Containers-roadmap: [EKS] [request]: Drain nodes gracefully during autoscaling terminations

Created on 7 Aug 2019 · 7Comments · Source: aws/containers-roadmap

Tell us about your request
What I would like to see happen, is when an instance is terminated during an autoscaling event, the aws-node daemon that is running should be able to detect the event, and gracefully drain the node, without having to use something like a lambda as described here
https://github.com/aws-samples/amazon-k8s-node-drainer

Which service(s) is this request for?
EKS

Tell us about the problem you're trying to solve. What are you trying to do, and why is it hard?

I'd like to run EKS without external dependencies, especially when those dependencies failing could cause a cluster to go down.
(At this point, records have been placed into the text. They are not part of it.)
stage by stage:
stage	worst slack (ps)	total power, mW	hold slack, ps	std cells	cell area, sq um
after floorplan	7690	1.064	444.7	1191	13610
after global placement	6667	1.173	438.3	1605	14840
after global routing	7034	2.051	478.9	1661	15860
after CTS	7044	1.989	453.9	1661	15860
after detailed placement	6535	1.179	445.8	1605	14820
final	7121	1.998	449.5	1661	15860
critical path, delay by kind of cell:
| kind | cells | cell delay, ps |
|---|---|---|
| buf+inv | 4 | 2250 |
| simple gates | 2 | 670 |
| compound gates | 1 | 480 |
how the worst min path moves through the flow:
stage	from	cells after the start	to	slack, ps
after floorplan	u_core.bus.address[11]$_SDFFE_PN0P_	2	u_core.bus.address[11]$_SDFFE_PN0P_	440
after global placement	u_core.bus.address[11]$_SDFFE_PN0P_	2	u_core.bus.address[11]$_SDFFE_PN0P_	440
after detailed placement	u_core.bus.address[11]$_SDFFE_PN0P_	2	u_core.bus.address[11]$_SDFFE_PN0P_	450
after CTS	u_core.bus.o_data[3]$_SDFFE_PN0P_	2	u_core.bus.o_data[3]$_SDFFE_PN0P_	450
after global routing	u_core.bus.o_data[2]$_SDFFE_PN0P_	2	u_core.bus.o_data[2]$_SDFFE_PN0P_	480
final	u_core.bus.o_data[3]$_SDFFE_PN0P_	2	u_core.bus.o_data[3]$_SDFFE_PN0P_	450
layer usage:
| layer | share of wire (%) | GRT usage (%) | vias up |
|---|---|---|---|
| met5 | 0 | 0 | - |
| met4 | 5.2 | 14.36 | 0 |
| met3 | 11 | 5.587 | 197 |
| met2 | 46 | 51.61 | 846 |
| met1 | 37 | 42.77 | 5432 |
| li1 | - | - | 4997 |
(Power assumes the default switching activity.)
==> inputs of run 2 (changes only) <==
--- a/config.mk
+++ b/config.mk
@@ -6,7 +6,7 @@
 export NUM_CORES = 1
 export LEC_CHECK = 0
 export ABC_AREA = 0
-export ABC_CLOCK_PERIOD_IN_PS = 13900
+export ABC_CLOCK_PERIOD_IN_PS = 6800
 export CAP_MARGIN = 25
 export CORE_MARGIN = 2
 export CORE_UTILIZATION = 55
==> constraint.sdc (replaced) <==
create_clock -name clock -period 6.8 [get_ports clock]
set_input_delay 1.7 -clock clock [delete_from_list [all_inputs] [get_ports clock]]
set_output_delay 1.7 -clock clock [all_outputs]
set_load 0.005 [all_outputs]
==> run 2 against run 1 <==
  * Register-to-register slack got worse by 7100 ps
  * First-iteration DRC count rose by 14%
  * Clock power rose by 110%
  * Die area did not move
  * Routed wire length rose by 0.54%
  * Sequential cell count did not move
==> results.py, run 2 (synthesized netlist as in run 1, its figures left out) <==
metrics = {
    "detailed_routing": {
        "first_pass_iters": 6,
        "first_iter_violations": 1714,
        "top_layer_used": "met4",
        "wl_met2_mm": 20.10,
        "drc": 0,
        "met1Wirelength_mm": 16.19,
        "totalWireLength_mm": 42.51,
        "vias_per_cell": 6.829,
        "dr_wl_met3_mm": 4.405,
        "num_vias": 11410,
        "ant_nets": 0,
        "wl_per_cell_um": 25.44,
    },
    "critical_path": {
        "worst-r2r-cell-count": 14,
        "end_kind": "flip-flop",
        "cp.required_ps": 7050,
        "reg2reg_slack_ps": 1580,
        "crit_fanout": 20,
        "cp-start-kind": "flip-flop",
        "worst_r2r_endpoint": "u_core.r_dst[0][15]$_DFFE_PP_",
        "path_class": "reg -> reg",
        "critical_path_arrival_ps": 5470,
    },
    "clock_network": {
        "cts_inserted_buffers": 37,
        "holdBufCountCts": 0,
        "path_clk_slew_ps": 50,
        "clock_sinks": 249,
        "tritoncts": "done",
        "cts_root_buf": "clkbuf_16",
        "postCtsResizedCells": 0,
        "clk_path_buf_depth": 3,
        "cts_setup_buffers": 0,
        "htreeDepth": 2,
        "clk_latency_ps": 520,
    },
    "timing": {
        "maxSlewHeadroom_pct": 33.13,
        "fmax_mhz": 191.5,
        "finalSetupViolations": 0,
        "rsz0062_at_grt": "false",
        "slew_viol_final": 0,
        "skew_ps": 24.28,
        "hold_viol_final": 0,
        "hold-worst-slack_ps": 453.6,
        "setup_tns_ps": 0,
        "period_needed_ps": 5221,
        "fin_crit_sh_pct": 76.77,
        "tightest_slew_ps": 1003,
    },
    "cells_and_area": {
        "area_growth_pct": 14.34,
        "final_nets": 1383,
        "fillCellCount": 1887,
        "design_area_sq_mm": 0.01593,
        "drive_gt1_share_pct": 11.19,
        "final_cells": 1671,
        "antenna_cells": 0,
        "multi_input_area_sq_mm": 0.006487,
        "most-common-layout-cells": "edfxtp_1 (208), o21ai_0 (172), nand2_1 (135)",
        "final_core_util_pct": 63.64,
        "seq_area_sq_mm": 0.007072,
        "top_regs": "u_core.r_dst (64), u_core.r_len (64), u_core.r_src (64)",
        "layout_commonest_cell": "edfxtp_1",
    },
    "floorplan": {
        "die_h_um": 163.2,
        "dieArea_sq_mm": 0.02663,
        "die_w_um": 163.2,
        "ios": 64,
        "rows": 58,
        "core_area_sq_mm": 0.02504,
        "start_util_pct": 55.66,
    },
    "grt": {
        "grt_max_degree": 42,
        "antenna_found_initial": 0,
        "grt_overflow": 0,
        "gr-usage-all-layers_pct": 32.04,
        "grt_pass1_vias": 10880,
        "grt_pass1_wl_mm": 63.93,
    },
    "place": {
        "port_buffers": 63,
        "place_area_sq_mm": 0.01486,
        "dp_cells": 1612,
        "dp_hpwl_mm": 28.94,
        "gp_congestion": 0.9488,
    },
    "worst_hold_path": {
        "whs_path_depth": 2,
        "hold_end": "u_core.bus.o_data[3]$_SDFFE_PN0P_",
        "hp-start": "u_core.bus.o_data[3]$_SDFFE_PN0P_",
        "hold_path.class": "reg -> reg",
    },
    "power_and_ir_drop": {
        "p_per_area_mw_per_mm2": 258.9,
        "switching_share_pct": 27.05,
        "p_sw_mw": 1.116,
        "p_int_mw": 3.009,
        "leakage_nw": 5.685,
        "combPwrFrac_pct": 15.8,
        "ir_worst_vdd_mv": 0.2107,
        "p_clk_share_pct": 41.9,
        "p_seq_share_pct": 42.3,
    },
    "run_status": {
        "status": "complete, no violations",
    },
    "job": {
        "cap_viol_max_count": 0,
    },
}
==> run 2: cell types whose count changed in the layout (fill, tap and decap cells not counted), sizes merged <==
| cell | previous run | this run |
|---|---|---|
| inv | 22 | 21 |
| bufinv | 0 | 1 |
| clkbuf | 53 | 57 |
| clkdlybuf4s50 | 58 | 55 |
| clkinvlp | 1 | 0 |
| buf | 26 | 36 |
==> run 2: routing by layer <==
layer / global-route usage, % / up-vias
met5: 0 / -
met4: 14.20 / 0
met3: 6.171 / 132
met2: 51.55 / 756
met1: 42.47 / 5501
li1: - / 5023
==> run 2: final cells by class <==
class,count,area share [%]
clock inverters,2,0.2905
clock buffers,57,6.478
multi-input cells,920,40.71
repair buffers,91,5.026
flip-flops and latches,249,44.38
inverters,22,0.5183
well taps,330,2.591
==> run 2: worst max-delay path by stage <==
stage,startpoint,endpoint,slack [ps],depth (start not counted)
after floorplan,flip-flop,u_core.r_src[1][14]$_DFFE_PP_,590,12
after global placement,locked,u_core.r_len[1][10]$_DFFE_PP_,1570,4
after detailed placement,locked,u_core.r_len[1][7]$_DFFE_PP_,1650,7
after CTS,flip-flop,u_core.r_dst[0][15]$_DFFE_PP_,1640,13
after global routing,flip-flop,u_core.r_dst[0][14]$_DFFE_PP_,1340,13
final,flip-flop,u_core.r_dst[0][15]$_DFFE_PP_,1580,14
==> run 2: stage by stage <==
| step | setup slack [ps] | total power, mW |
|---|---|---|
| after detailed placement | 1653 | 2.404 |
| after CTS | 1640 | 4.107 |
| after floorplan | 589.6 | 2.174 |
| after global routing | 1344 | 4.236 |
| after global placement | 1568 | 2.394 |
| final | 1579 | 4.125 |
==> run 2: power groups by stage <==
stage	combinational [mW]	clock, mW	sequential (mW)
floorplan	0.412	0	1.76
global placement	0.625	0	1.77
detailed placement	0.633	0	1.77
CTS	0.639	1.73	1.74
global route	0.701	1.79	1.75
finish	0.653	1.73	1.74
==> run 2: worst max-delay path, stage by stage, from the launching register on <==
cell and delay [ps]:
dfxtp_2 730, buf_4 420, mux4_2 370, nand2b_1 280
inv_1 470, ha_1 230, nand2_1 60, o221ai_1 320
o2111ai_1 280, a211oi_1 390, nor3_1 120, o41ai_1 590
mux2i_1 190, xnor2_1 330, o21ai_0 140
<file path="config.mk">
export PLATFORM = sky130hd
export DESIGN_NAME = microarch_trace_buffer_flat
export DESIGN_NICKNAME = d
export VERILOG_FILES = /design/src/rtl/microarch_trace_buffer_if.sv /design/src/rtl/microarch_trace_buffer.sv /design/src/flat_wrapper.sv
export SDC_FILE = /design/constraint.sdc
export NUM_CORES = 2
export LEC_CHECK = 0
export ABC_AREA = 0
export CAP_MARGIN = 0
export CORE_MARGIN = 5
export CORE_UTILIZATION = 65
export CTS_CLUSTER_SIZE = 24
export DETAILED_ROUTE_END_ITERATION = 10
export PLACE_DENSITY = 0.87
export SLEW_MARGIN = 20
export SYNTH_ARGS = -nofsm -noshare
export SYNTH_HDL_FRONTEND = slang
export SYNTH_SLANG_ARGS = --single-unit
</file>
<file path="constraint.sdc">
create_clock -name clk -period 34.7 [get_ports clk]
set_input_delay 6.94 -clock clk [delete_from_list [all_inputs] [get_ports clk]]
set_output_delay 6.94 -clock clk [all_outputs]
set_load 0.01 [all_outputs]
</file>
<file path="src/rtl/microarch_trace_buffer_if.sv">
// Record stream between the trace buffer (master) and its consumer (slave).
interface microarch_trace_buffer_if #(
    parameter int NUM_STAGES = 4,
    parameter int PC_W       = 32,
    parameter int TS_W       = 16
);
    logic                         rec_valid_o;
    logic                         rec_ready_i;
    logic [NUM_STAGES-1:0]        rec_mask_o;
    logic [NUM_STAGES*PC_W-1:0]   rec_pc_o;
    logic [31:0]                  rec_insn_o;
    logic [TS_W-1:0]              rec_cycle_o;
    logic                         rec_lost_o;

    modport master (
        output rec_valid_o, rec_mask_o, rec_pc_o, rec_insn_o, rec_cycle_o, rec_lost_o,
        input  rec_ready_i
    );

    modport slave (
        input  rec_valid_o, rec_mask_o, rec_pc_o, rec_insn_o, rec_cycle_o, rec_lost_o,
        output rec_ready_i
    );
endinterface

</file>
<file path="src/rtl/microarch_trace_buffer.sv">
// Pipeline trace buffer: collapses per-stage events of one cycle into a
// record, queues records in a FIFO with drop accounting, and tracks an
// end-of-trace handshake (finish instruction -> writeback -> drained).
module microarch_trace_buffer #(
    parameter int          NUM_STAGES  = 4,
    parameter int          DE_IDX      = 1,
    parameter int          PC_W        = 32,
    parameter int          DEPTH       = 16,
    parameter int          TS_W        = 16,
    parameter logic [31:0] FINISH_INSN = 32'h00002013,
    localparam int         AW          = $clog2(DEPTH),
    localparam int         LVL_W       = AW + 1
) (
    input  logic                       clk,
    input  logic                       rst_n,
    input  logic                       if_req_i,
    input  logic [NUM_STAGES-1:0]      ev_valid_i,
    input  logic [NUM_STAGES*PC_W-1:0] ev_pc_i,
    input  logic [31:0]                de_insn_i,
    microarch_trace_buffer_if.master   rec_if,
    output logic [15:0]                drop_cnt_o,
    output logic [LVL_W-1:0]           level_o,
    output logic                       finish_o
);
    // Entry layout, LSB first: mask, pcs, insn, cycle, lost.
    localparam int PC_LSB  = NUM_STAGES;
    localparam int INS_LSB = PC_LSB + NUM_STAGES * PC_W;
    localparam int CYC_LSB = INS_LSB + 32;
    localparam int ENT_W   = CYC_LSB + TS_W + 1;

    typedef enum logic [1:0] {S_RUN, S_ARMED, S_DRAIN, S_DONE} state_t;

    state_t                    state_q;
    logic                      finish_q;
    logic                      prev_req_q;
    logic [PC_W-1:0]           prev_pc_q;
    logic [TS_W-1:0]           cycle_q;
    logic [15:0]               drop_cnt_q, drop_cnt_d;
    logic                      lost_q;
    logic [AW-1:0]             wr_ptr_q, rd_ptr_q;
    logic [LVL_W-1:0]          count_q, count_d;
    logic [ENT_W-1:0]          mem_q [DEPTH];

    logic                      fetch_evt;
    logic [NUM_STAGES-1:0]     evt_mask;
    logic [NUM_STAGES*PC_W-1:0] evt_pc;
    logic [31:0]               evt_insn;
    logic                      any_evt, full, rec_valid, pop, push, drop;
    logic [ENT_W-1:0]          wr_ent, head;
    logic                      unused_ev0;

    // Lane 0 is driven by fetch requests; its valid bit is never consulted.
    assign unused_ev0 = ev_valid_i[0];

    // A fetch counts only on a request rising edge or a PC change.
    assign fetch_evt = if_req_i && (!prev_req_q || (ev_pc_i[PC_W-1:0] != prev_pc_q));

    genvar gi;
    generate
        for (gi = 0; gi < NUM_STAGES; gi++) begin : g_lane
            if (gi == 0) begin : g_fetch
                assign evt_mask[gi] = fetch_evt;
            end else begin : g_stage
                assign evt_mask[gi] = ev_valid_i[gi];
            end
            assign evt_pc[gi*PC_W +: PC_W] = evt_mask[gi] ? ev_pc_i[gi*PC_W +: PC_W] : '0;
        end
    endgenerate

    assign evt_insn  = evt_mask[DE_IDX] ? de_insn_i : '0;
    assign any_evt   = |evt_mask;
    assign full      = (count_q == LVL_W'(DEPTH));
    assign rec_valid = (count_q != '0);
    assign pop       = rec_valid && rec_if.rec_ready_i;
    // A full FIFO still accepts a record when the head leaves in the same cycle.
    assign push      = any_evt && (!full || pop);
    assign drop      = any_evt && !push;
    assign wr_ent    = {lost_q, cycle_q, evt_insn, evt_pc, evt_mask};
    assign count_d   = count_q + LVL_W'(push) - LVL_W'(pop);
    assign drop_cnt_d = (drop && (drop_cnt_q != 16'hFFFF)) ? drop_cnt_q + 16'd1 : drop_cnt_q;

    // Record storage; contents need no reset since occupancy gates visibility.
    always_ff @(posedge clk) begin
        if (push) begin
            mem_q[wr_ptr_q] <= wr_ent;
        end
    end

    assign head = mem_q[rd_ptr_q];

    assign rec_if.rec_valid_o = rec_valid;
    assign rec_if.rec_mask_o  = rec_valid ? head[0 +: NUM_STAGES]             : '0;
    assign rec_if.rec_pc_o    = rec_valid ? head[PC_LSB +: NUM_STAGES*PC_W]   : '0;
    assign rec_if.rec_insn_o  = rec_valid ? head[INS_LSB +: 32]               : '0;
    assign rec_if.rec_cycle_o = rec_valid ? head[CYC_LSB +: TS_W]             : '0;
    assign rec_if.rec_lost_o  = rec_valid ? head[ENT_W-1]                     : 1'b0;
    assign drop_cnt_o         = drop_cnt_q;
    assign level_o            = count_q;
    assign finish_o           = finish_q;

    // FIFO pointers, occupancy, cycle stamp, drop accounting, fetch history.
    always_ff @(posedge clk or negedge rst_n) begin
        if (!rst_n) begin
            prev_req_q <= 1'b0;
            prev_pc_q  <= '0;
            cycle_q    <= '0;
            drop_cnt_q <= '0;
            lost_q     <= 1'b0;
            wr_ptr_q   <= '0;
            rd_ptr_q   <= '0;
            count_q    <= '0;
        end else begin
            prev_req_q <= if_req_i;
            prev_pc_q  <= ev_pc_i[PC_W-1:0];
            cycle_q    <= cycle_q + 1'b1;
            drop_cnt_q <= drop_cnt_d;
            count_q    <= count_d;
            if (push) begin
                wr_ptr_q <= wr_ptr_q + 1'b1;
                lost_q   <= 1'b0;
            end else if (drop) begin
                lost_q   <= 1'b1;
            end
            if (pop) begin
                rd_ptr_q <= rd_ptr_q + 1'b1;
            end
        end
    end

    // End-of-trace FSM with registered finish flag.
    always_ff @(posedge clk or negedge rst_n) begin
        if (!rst_n) begin
            state_q  <= S_RUN;
            finish_q <= 1'b0;
        end else begin
            case (state_q)
                S_RUN: begin
                    if (ev_valid_i[DE_IDX] && (de_insn_i == FINISH_INSN)) begin
                        state_q <= S_ARMED;
                    end
                end
                S_ARMED: begin
                    if (ev_valid_i[NUM_STAGES-1]) begin
                        state_q <= S_DRAIN;
                    end
                end
                S_DRAIN: begin
                    if ((count_q == '0) && !push) begin
                        state_q  <= S_DONE;
                        finish_q <= 1'b1;
                    end
                end
                default: begin
                    state_q  <= S_DONE;
                    finish_q <= 1'b1;
                end
            endcase
        end
    end
endmodule

</file>
<file path="src/flat_wrapper.sv">
// flat-port wrapper written by rule: the top's interface ports become plain ports
module microarch_trace_buffer_flat 
#(
    parameter int          NUM_STAGES  = 4,
    parameter int          DE_IDX      = 1,
    parameter int          PC_W        = 32,
    parameter int          DEPTH       = 16,
    parameter int          TS_W        = 16,
    parameter logic [31:0] FINISH_INSN = 32'h00002013,
    localparam int         AW          = $clog2(DEPTH),
    localparam int         LVL_W       = AW + 1
)
  (clk, rst_n, if_req_i, ev_valid_i, ev_pc_i, de_insn_i, drop_cnt_o, level_o, finish_o, rec_if_rec_valid_o, rec_if_rec_mask_o, rec_if_rec_pc_o, rec_if_rec_insn_o, rec_if_rec_cycle_o, rec_if_rec_lost_o, rec_if_rec_ready_i);
  microarch_trace_buffer_if #(.NUM_STAGES(NUM_STAGES), .PC_W(PC_W), .TS_W(TS_W)) rec_if_i ();
  input  logic clk;
  input  logic rst_n;
  input  logic if_req_i;
  input  logic [NUM_STAGES-1:0] ev_valid_i;
  input  logic [NUM_STAGES*PC_W-1:0] ev_pc_i;
  input  logic [31:0] de_insn_i;
  output logic [15:0] drop_cnt_o;
  output logic [LVL_W-1:0] level_o;
  output logic finish_o;
  output wire logic [$bits(rec_if_i.rec_valid_o)-1:0] rec_if_rec_valid_o;
  output wire logic [$bits(rec_if_i.rec_mask_o)-1:0] rec_if_rec_mask_o;
  output wire logic [$bits(rec_if_i.rec_pc_o)-1:0] rec_if_rec_pc_o;
  output wire logic [$bits(rec_if_i.rec_insn_o)-1:0] rec_if_rec_insn_o;
  output wire logic [$bits(rec_if_i.rec_cycle_o)-1:0] rec_if_rec_cycle_o;
  output wire logic [$bits(rec_if_i.rec_lost_o)-1:0] rec_if_rec_lost_o;
  input wire logic [$bits(rec_if_i.rec_ready_i)-1:0] rec_if_rec_ready_i;
  assign rec_if_rec_valid_o = rec_if_i.rec_valid_o;
  assign rec_if_rec_mask_o = rec_if_i.rec_mask_o;
  assign rec_if_rec_pc_o = rec_if_i.rec_pc_o;
  assign rec_if_rec_insn_o = rec_if_i.rec_insn_o;
  assign rec_if_rec_cycle_o = rec_if_i.rec_cycle_o;
  assign rec_if_rec_lost_o = rec_if_i.rec_lost_o;
  assign rec_if_i.rec_ready_i = rec_if_rec_ready_i;
  microarch_trace_buffer #(.NUM_STAGES(NUM_STAGES), .DE_IDX(DE_IDX), .PC_W(PC_W), .DEPTH(DEPTH), .TS_W(TS_W), .FINISH_INSN(FINISH_INSN)) u_core (.clk(clk), .rst_n(rst_n), .if_req_i(if_req_i), .ev_valid_i(ev_valid_i), .ev_pc_i(ev_pc_i), .de_insn_i(de_insn_i), .rec_if(rec_if_i), .drop_cnt_o(drop_cnt_o), .level_o(level_o), .finish_o(finish_o));
endmodule
</file>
Are you currently working around this issue?
Planning to implement the solution as described in https://github.com/aws-samples/amazon-k8s-node-drainer

Attachments
If you think you might have additional information that you'd like to include via an attachment, please do - we'll take a look. (Remember to remove any personally-identifiable information.)

EKS Proposed

Source

aaronmell

👍17

Most helpful comment

We use a custom ami based on the ami AWS provides. We do this because we need to install some additional monitoring tools for compliance reasons. This makes managed node group a non-starter, because you can only use the official AMI. I think if Managed node groups would allow the use of a custom ami over a standard ami, it would be exactly what we are looking for, and we would probably migrate off our existing solution.

aaronmell on 11 Dec 2019

👍9

All 7 comments

As a workaround you can have a look at:

Disclaimer: I'm the author of the second one.

pawelprazak on 30 Oct 2019

the aws-node daemon that is running should be able to detect the event

aws-node is the CNI. It wouldn't be used for node draining. But luckily AWS already have a solution that might support ASG terminations soon: https://github.com/aws/aws-node-termination-handler/issues/14

max-rocket-internet on 14 Nov 2019

@max-rocket-internet @aaronmell
EKS Managed node group performs a drain when AutoScalingGroup terminates an instance on scale-in or rebalancing. Does that satisfy the requirements? Please re-open if it doesn't.

rtripat on 10 Dec 2019

aaronmell on 11 Dec 2019

👍9

Agreed with @aaronmell - the PR was around being able to do this before managed worker nodes were introduced. I'm also not intending to move to managed nodes, so would like this feature to be added still.

grrywlsn on 11 Dec 2019

I also don't think this issue should be closed as using managed nodes isn't an option for many people due to no custom AMI support or userdata.
I did come across this way of handling node draining on termination from Zalando's kubernetes-on-aws: https://github.com/zalando-incubator/kubernetes-on-aws/blob/449f8f3bf5c60e0d319be538460ff91266337abc/cluster/userdata-worker.yaml#L92-L120 It requires a kubeconfig on the worker nodes though to communicate with the API server to tell it to drain.